:: Extracted information ::
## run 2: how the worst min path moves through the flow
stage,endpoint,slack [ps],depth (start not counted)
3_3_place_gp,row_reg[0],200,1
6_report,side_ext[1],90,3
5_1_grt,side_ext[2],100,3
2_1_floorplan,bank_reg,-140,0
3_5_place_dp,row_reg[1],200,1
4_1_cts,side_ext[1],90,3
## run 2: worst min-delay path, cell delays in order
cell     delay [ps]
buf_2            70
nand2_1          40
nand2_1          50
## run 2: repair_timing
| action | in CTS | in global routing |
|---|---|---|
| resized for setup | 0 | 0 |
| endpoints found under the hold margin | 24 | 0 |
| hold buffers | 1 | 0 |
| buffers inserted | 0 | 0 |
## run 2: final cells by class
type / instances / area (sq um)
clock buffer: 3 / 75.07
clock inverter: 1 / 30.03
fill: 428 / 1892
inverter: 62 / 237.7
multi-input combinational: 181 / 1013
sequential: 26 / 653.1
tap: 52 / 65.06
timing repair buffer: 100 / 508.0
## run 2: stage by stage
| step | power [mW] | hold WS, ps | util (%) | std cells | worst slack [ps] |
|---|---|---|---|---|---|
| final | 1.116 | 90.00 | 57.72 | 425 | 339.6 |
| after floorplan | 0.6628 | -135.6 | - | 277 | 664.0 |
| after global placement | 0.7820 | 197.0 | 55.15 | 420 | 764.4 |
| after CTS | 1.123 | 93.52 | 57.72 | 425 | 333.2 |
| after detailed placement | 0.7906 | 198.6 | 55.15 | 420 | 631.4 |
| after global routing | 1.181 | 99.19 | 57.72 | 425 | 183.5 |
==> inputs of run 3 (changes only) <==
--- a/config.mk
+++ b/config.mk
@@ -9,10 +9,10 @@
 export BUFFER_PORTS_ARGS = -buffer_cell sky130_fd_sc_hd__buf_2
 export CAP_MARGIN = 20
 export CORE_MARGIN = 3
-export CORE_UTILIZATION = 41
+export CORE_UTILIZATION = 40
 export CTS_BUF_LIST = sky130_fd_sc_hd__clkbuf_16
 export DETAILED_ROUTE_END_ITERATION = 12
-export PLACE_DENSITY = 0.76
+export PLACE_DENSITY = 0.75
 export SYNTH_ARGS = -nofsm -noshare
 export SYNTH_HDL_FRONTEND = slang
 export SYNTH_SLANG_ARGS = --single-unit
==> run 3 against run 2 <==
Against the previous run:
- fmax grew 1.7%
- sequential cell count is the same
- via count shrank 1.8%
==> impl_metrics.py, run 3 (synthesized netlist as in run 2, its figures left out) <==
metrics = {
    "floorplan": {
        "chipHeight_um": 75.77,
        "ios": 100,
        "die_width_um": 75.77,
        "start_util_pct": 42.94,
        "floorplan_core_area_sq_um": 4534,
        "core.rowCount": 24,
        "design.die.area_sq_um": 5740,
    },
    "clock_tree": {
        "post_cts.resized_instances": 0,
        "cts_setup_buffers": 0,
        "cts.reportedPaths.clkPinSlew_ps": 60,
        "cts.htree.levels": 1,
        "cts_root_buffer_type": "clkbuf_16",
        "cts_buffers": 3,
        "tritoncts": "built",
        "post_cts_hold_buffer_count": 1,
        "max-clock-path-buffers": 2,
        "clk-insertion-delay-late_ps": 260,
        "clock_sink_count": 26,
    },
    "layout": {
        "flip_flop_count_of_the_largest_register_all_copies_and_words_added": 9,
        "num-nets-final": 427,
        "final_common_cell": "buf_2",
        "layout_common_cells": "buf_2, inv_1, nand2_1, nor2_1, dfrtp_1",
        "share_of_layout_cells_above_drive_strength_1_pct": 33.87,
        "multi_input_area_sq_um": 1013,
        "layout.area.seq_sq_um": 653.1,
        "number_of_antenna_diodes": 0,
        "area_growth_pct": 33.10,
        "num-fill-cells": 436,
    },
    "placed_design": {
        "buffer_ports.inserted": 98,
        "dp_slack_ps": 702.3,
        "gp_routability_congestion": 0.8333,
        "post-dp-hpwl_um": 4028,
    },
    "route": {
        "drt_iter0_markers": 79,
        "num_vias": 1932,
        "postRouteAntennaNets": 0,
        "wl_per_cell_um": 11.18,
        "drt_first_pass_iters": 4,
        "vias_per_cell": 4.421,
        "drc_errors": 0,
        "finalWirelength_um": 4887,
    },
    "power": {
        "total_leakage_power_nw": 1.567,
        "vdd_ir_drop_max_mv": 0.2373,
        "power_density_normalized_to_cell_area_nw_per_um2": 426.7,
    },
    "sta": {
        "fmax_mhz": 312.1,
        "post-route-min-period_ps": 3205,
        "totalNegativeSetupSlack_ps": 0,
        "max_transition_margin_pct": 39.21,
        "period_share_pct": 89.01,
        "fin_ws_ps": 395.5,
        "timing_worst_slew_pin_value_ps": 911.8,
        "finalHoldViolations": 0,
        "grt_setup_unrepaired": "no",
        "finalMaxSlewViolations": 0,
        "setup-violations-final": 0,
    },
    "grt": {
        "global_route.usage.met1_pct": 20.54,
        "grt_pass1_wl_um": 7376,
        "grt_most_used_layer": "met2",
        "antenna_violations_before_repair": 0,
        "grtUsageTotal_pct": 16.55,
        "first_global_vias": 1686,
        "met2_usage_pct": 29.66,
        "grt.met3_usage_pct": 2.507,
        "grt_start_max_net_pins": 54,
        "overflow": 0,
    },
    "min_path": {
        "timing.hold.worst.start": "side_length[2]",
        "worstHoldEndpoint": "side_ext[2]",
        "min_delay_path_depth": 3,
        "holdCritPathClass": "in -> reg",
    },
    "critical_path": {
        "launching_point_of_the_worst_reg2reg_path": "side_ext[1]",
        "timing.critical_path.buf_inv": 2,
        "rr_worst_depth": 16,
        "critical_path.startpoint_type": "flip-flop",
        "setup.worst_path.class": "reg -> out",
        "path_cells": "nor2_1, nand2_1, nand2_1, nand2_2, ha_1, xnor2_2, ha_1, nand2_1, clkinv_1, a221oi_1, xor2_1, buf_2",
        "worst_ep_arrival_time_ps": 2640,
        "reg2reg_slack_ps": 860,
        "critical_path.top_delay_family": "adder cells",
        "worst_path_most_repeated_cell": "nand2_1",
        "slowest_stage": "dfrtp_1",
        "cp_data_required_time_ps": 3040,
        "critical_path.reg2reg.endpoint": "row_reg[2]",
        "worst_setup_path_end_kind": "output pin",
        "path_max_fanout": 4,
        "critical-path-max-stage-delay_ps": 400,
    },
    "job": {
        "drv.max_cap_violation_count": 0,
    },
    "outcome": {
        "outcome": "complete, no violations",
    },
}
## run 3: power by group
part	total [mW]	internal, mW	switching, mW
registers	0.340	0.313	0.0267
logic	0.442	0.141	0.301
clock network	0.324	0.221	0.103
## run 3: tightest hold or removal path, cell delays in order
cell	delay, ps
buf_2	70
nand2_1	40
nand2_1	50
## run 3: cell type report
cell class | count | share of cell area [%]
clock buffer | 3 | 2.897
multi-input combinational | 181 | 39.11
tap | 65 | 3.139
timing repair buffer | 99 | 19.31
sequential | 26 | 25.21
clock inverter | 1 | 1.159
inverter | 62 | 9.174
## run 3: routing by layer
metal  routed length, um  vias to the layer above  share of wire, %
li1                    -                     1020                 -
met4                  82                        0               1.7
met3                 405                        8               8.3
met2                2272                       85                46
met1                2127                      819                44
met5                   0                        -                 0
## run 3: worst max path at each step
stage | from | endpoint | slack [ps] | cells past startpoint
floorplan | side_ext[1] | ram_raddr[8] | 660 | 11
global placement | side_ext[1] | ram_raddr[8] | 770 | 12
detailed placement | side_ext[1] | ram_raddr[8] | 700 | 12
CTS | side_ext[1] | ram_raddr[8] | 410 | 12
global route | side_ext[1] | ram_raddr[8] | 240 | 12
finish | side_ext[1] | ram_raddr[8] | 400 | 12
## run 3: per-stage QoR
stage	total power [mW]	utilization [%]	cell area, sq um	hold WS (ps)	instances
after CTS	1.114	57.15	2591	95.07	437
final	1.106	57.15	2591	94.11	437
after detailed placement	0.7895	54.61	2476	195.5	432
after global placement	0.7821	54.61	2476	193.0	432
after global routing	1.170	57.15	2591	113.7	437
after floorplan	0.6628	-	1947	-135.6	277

:: Task objective ::
Only the lines from the start of the material through the line containing "buffers | 1 | 0 |" belong in the answer, each copied exactly.

:: Response area ::
## run 2: how the worst min path moves through the flow
stage,endpoint,slack [ps],depth (start not counted)
3_3_place_gp,row_reg[0],200,1
6_report,side_ext[1],90,3
5_1_grt,side_ext[2],100,3
2_1_floorplan,bank_reg,-140,0
3_5_place_dp,row_reg[1],200,1
4_1_cts,side_ext[1],90,3
## run 2: worst min-delay path, cell delays in order
cell     delay [ps]
buf_2            70
nand2_1          40
nand2_1          50
## run 2: repair_timing
| action | in CTS | in global routing |
|---|---|---|
| resized for setup | 0 | 0 |
| endpoints found under the hold margin | 24 | 0 |
| hold buffers | 1 | 0 |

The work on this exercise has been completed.